Ya jubilado, estuvo en la primera línea del impulso del partido político Solidaridad y Autogestión Internacionalista (SAIn) y el lanzamiento de una nueva asociación apostólica, Encuentro y Solidaridad (EyS) en la que participó activamente hasta el último día de su vida trasmitiendo las generaciones venideras todo su caudal de experiencia y el testimonio de una familia entregada al Ideal. Siguió estudiando y leyendo hasta sus últimos momentos. La formación y estudio fueron otra de sus obsesiones. Amante del Movimiento Obrero y especialmente de su vertiente cultural, todos lo que le tratamos recordamos que apenas había conversación con él en la que no nos hablara de aquella militancia heroica: el gaditano (como su padre) Fermín Salvochea, los leoneses (de la tierra de su esposa Ángela) Diego Abad de Santillán y Ángel Pestaña, el madrileño Cipriano Mera, los catalanes Salvador Seguí y Joan Peiró… y por supuesto Guillermo Rovirosa y Julián Gómez del Castillo. Colaboró con artículos y publicaciones en la revista Sindicalismo, en los folletos del MOA y en ediciones Voz de los sin Voz. Sus escritos y conferencias destacan por su seriedad en los temas y su originalidad en los planteamientos, denotando un pensamiento con cabeza propia. En los últimos años se dedicó a investigar las viejas libertades castellanas y sus instituciones, como el concejo y los fueros, así como el monacato pobre y libre de los eremitorios altomedievales. Incluso, cuando la enfermedad ya le estaba consumiendo, escribió el prólogo para un libro sobre la historia de los pobres, y le dio tiempo a terminar la biografía de uno de los representantes de ese monacato pretérito: San Fructuoso del Bierzo.

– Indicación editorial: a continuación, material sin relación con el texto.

**src/rtl/sprite_rom_arbiter.sv**
```systemverilog
// Round-robin arbiter with burst allowance sharing one synchronous sprite ROM between note lanes.
// Optional transparency-key flag on responses: define TRANSPARENT_KEY_EN.
module sprite_rom_arbiter #(
   parameter int NUM_REQ = 5,
   parameter int ADDR_W = 13,
   parameter int DATA_W = 24,
   parameter int MAX_BURST = 4,
   parameter logic [DATA_W-1:0] KEY_COLOR = 24'hFF00FF
) (
   input  logic                      Clk,
   input  logic                      Reset,
   input  logic [NUM_REQ-1:0]        req,
   input  logic [NUM_REQ*ADDR_W-1:0] req_addr,
   output logic [NUM_REQ-1:0]        gnt,
   output logic [ADDR_W-1:0]         rom_addr,
   input  logic [DATA_W-1:0]         rom_data,
   output logic                      rsp_valid,
   output logic [2:0]                rsp_id,
   output logic [DATA_W-1:0]         rsp_data
`ifdef TRANSPARENT_KEY_EN
   ,
   output logic                      rsp_transparent
`endif
);

   localparam logic [3:0] BURST_LAST = 4'(MAX_BURST - 1);

   logic [2:0] owner;
   logic       owner_valid;
   logic [3:0] burst_cnt;

   logic       s1_valid;
   logic [2:0] s1_id;

   logic       owner_req;
   logic       hold;
   logic       any_grant;
   logic       hi_found;
   logic       lo_found;
   logic [2:0] hi_idx;
   logic [2:0] lo_idx;
   logic [2:0] gnt_idx;

   // Round-robin from owner+1: first requester above owner wins, else the
   // lowest requester at or below owner (wrapping back to owner itself).
   always_comb begin
      owner_req = 1'b0;
      hi_found  = 1'b0;
      lo_found  = 1'b0;
      hi_idx    = '0;
      lo_idx    = '0;
      for (int unsigned j = 0; j < NUM_REQ; j++) begin
         if (3'(j) == owner)
            owner_req = req[j];
         if (req[j] && (3'(j) > owner) && !hi_found) begin
            hi_found = 1'b1;
            hi_idx   = 3'(j);
         end
         if (req[j] && (3'(j) <= owner) && !lo_found) begin
            lo_found = 1'b1;
            lo_idx   = 3'(j);
         end
      end
   end

   always_comb begin
      any_grant = !Reset && (req != '0);
      hold      = owner_valid && owner_req && (burst_cnt < BURST_LAST);
      if (hold)
         gnt_idx = owner;
      else if (hi_found)
         gnt_idx = hi_idx;
      else
         gnt_idx = lo_idx;
   end

   always_comb begin
      gnt      = '0;
      rom_addr = '0;
      for (int unsigned j = 0; j < NUM_REQ; j++) begin
         if (any_grant && (3'(j) == gnt_idx)) begin
            gnt[j]   = 1'b1;
            rom_addr = req_addr[j*ADDR_W +: ADDR_W];
         end
      end
   end

   always_ff @(posedge Clk or posedge Reset) begin
      if (Reset) begin
         owner       <= '0;
         owner_valid <= 1'b0;
         burst_cnt   <= '0;
      end else if (any_grant) begin
         if (owner_valid && (gnt_idx == owner)) begin
            // Window restarts after the last allowed beat, so a lone lane keeps streaming.
            burst_cnt <= (burst_cnt == BURST_LAST) ? 4'd0 : burst_cnt + 4'd1;
         end else begin
            owner       <= gnt_idx;
            owner_valid <= 1'b1;
            burst_cnt   <= '0;
         end
      end else begin
         owner_valid <= 1'b0;
         burst_cnt   <= '0;
      end
   end

   always_ff @(posedge Clk or posedge Reset) begin
      if (Reset) begin
         s1_valid  <= 1'b0;
         s1_id     <= '0;
         rsp_valid <= 1'b0;
         rsp_id    <= '0;
         rsp_data  <= '0;
      end else begin
         s1_valid  <= any_grant;
         s1_id     <= any_grant ? gnt_idx : 3'd0;
         rsp_valid <= s1_valid;
         rsp_id    <= s1_id;
         if (s1_valid)
            rsp_data <= rom_data;
      end
   end

`ifdef TRANSPARENT_KEY_EN
   always_ff @(posedge Clk or posedge Reset) begin
      if (Reset)
         rsp_transparent <= 1'b0;
      else
         rsp_transparent <= s1_valid && (rom_data == KEY_COLOR);
   end
`endif

endmodule

```
**config.mk**
```make
export PLATFORM = sky130hd
export DESIGN_NAME = sprite_rom_arbiter
export DESIGN_NICKNAME = d
export VERILOG_FILES = /design/src/rtl/sprite_rom_arbiter.sv
export SDC_FILE = /design/constraint.sdc
export NUM_CORES = 1
export LEC_CHECK = 0
export ABC_AREA = 1
export CORE_ASPECT_RATIO = 0.6
export CORE_UTILIZATION = 38
export DETAILED_ROUTE_END_ITERATION = 6
export GPL_ROUTABILITY_DRIVEN = 0
export PLACE_DENSITY_LB_ADDON = 0.12
export SYNTH_ARGS = -nofsm -noshare
export SYNTH_HDL_FRONTEND = slang
export SYNTH_SLANG_ARGS = --single-unit
```
**constraint.sdc**
```tcl
create_clock -name Clk -period 4.13 [get_ports Clk]
set_input_delay 0.826 -clock Clk [delete_from_list [all_inputs] [get_ports Clk]]
set_output_delay 0.826 -clock Clk [all_outputs]
set_load 0.01 [all_outputs]
```
==> impl_metrics.env <==
export IMPL_maxSlewHeadroom_pct=35.8
export IMPL_critPathKind="in -> out"
export IMPL_cts_tree="built"
export IMPL_drtAntennaViolNets=0
export IMPL_chipHeight_um=65.3
export IMPL_dp_hpwl_um=5970
export IMPL_p_leak_nw=1.94
export IMPL_powerDensity_nw_per_um2=550
export IMPL_drc=0
export IMPL_first_iter_violations=108
export IMPL_busiest_layer="met2"
export IMPL_synth_area_per_cell_um2=8.02
export IMPL_cts_htree_levels=2
export IMPL_critPathMaxStageDelay_ps=560
export IMPL_cts_root_buf="clkbuf_8"
export IMPL_crit_top_cell="nand3_1"
export IMPL_end_kind="output port"
export IMPL_worst_setup_path_start_kind="primary input"
export IMPL_hp_class="reg -> reg"
export IMPL_synthFlopType="dfrtp_1"
export IMPL_setup_violations=0
export IMPL_p_total_mw=2.33
export IMPL_dp_slack_ps=42.5
export IMPL_synthSimpleGateAreaFrac_pct=39.0
export IMPL_n_antenna_cell=0
export IMPL_port_buffers=141
export IMPL_cts_buffers=5
export IMPL_firstDrtPassIters=4
export IMPL_core_area_um2=6280
export IMPL_fill_cells=537
export IMPL_met2_usage_pct=34.8
export IMPL_worst_slack_ps=150
export IMPL_placed_area_um2=4070
export IMPL_ys_warn_count=0
export IMPL_synth_common_cells="71 x nand2_1, 45 x nand3_1, 40 x dfrtp_1, 26 x nor2_1, 25 x inv_1"
export IMPL_netlist_area_leader_share_pct=39.5
export IMPL_dieArea_um2=7010
export IMPL_drive_gt1_share_pct=18.5
export IMPL_path_cells="clkdlybuf4s50_1, nand2_1, nand3_1, nand3_1, nand2_2, nand2_8, inv_4, nand2_1, nand2_4, nor2_4, buf_12, nand3_1, nand3_1, nor2_1, nand2_1, clkdlybuf4s50_1"
export IMPL_viasPerCell=4.88
export IMPL_grt_max_degree=41
export IMPL_tightest_slew_ps=963
export IMPL_design_area_um2=4230
export IMPL_holdBufCountCts=0
export IMPL_clk_latency_ps=290
export IMPL_netlist_area_um2=2530
export IMPL_syn_to_final_growth_pct=66.8
export IMPL_finalHoldViolCount=0
export IMPL_syn_nets=413
export IMPL_arrival_ps=3150
export IMPL_io_pins=142
export IMPL_cts_sinks=40
export IMPL_synthMuxAreaShare_pct=11.1
export IMPL_antenna_found_initial=0
export IMPL_clockBufferDepth=2
export IMPL_ys_types=35
export IMPL_crit_fanout=12
export IMPL_grt_overflow=0
export IMPL_synth_top_family_by_area="simple AND/OR/NAND/NOR gates"
export IMPL_routedWlPerCell_um=13.3
export IMPL_max_cap_violations=0
export IMPL_worstPathRequired_ps=3300
export IMPL_grt_pass1_vias=2602
export IMPL_wl_um=7310
export IMPL_nets=560
export IMPL_skew_ps=3.49
export IMPL_finalCriticalPeriod_ps=3980
export IMPL_multi_input_area_um2=1380
export IMPL_yosysTopAreaCell="dfrtp_1"
export IMPL_async_flop_share_pct=100
export IMPL_synth_edff_count=0
export IMPL_initial_core_util_pct=40.4
export IMPL_outcome="complete, no violations"
export IMPL_ir_drop_uv=317
export IMPL_fin_crit_sh_pct=96.4
export IMPL_ys_ff_latch=40
export IMPL_yosysMostFrequentCell="nand2_1"
export IMPL_seq_area_um2=1000
export IMPL_syn_inst=316
export IMPL_rows=22
export IMPL_synth_compound_area_share_pct=1.63
export IMPL_vias=2673
export IMPL_die_w_um=107
export IMPL_slew_violations=0
export IMPL_synthXorXnorAreaFrac_pct=0.346
export IMPL_ys_seq_area_share_pct=39.5
export IMPL_grt_use_met1_pct=31.3
export IMPL_grt_first_pass_wirelength_um=12200
export IMPL_yosys_area_share_adder_pct=0.494
export IMPL_fmax_mhz=251
export IMPL_synth_area_leaders="dfrtp_1 39%, mux2_2 11%, nand2_1 11%"
export IMPL_slowest_stage="clkdlybuf4s50_1"
export IMPL_gr_usage_met3_pct=5.65
export IMPL_grt_use_total_pct=22.3
export IMPL_path_clk_slew_ps=70
[timing repair]
item                       4_1_cts  5_1_grt
setup endpoints to repair        0       13
buffers inserted                 0        1
resized for setup                0       17
[area by class of cell]
class | instances | share of cell area [%]
sequential | 40 | 23.7
timing repair buffer | 152 | 35.9
tap | 84 | 2.49
inverter | 34 | 3.25
clock buffer | 8 | 2.13
multi-input combinational | 230 | 32.5
[routing by layer]
layer | up-vias | share of wire, %
li1 | 1336 | -
met1 | 1231 | 46
met2 | 96 | 45
met4 | 0 | 1.1
met5 | - | 0
met3 | 10 | 7.6
[per-stage QoR]
step | TNS [ps] | hold WS (ps) | instances | utilization [%]
3_3_place_gp | 0 | 336 | 539 | 64.8
4_1_cts | 0 | 356 | 547 | 66.3
3_5_place_dp | 0 | 339 | 539 | 64.8
6_report | 0 | 351 | 548 | 67.4
5_1_grt | -58.2 | 366 | 548 | 67.4
2_1_floorplan | 0 | 331 | 316 | -
[final timing paths]
check | endpoint | slack, ps | startpoint | depth (start not counted)
setup reg to reg | owner[2] | 1980 | owner[1] | 14
hold / removal | rsp_id[2] | 350 | s1_id[2] | 0
min in group asynchronous | rsp_data[22] | 1040 | Reset | 3
max in group asynchronous | rsp_data[16] | 2760 | Reset | 3
hold reg to reg | rsp_id[2] | 350 | s1_id[2] | 0
setup / recovery | rom_addr[5] | 150 | req[2] | 16
[report_power, final]
| group | leakage, nW | total (mW) | switching, mW | internal [mW] |
|---|---|---|---|---|
| clock | 0.0455 | 0.263 | 0.127 | 0.136 |
| combinational | 1.41 | 1.55 | 0.821 | 0.724 |
| sequential | 0.489 | 0.517 | 0.0604 | 0.456 |
| total | 1.94 | 2.33 | 1.01 | 1.32 |
[registers in the layout, indices dropped and copies added (netlist names)]
name,count
owner,3
burst_cnt,4
s1_valid,1
rsp_valid,1
rsp_id,3
owner_valid,1
s1_id,3
rsp_data,24
[cell usage in the layout (no fill, tap or decap), types with 2 or more instances in the layout]
master,netlist,layout
nand3_2,2,3
nand2_2,8,8
nand2_8,0,2
nor2_2,12,12
dlymetal6s2s_1,0,2
mux2_2,24,24
o21ai_1,2,3
nand2_1,71,68
buf_6,2,2
clkbuf_1,4,2
nor3_1,2,2
inv_2,6,5
inv_4,2,4
dfrtp_1,40,40
nand3_1,45,44
nand4_1,18,18
nand2_4,4,5
clkbuf_8,0,6
buf_4,1,8
nor2_1,26,26
clkdlybuf4s50_1,0,139
inv_1,25,24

Y sobre su mesilla de noche nunca faltaban los evangelios… y algún libro de Santa Teresa de Jesús o de San Juan de la Cruz. Enrique llegó a tener un conocimiento profundo de estos místicos castellanos. En sus conversaciones (pues Enrique era un gran conversador), con la misma facilidad transitaba por los problemas geopolíticos del mundo como por las moradas de Santa Teresa o la subida al monte Carmelo. De la Santa de Ávila destacaba su feminismo de pobres y su espíritu impulsor y creativo. De Juan de la Cruz valoraba en mayor medida si cabe su origen pobre entre los pobres. Y su propuesta de desprendimiento radical. Teresa y Juan serán dos de sus más importantes faros en ese camino de crecimiento en pobreza, humildad y sacrificio por el que ha transitado Enrique.

Y, sobre todo, la insistencia hasta el último momento de que no dejáramos apagar la llama de la espiritualidad de encarnación, una herencia que hemos recibido de Rovirosa, Julián, Trini, Josefina…. militantes cristianos pobres y de la que tanto los hermanos del Movimiento Cultural Cristiano como los de Encuentro y solidaridad debemos dar testimonio, desde nuestra mediocridad, pero con toda la responsabilidad que nos corresponde.

Ahora que toca despedirnos de Enrique en este mundo terrenal, podemos decir de él lo del apóstol Pablo. “has luchado en noble combate, has acabado la carrera, has conservado la fe. Te está reservada la corona de la Justicia”. Hasta mañana en el altar.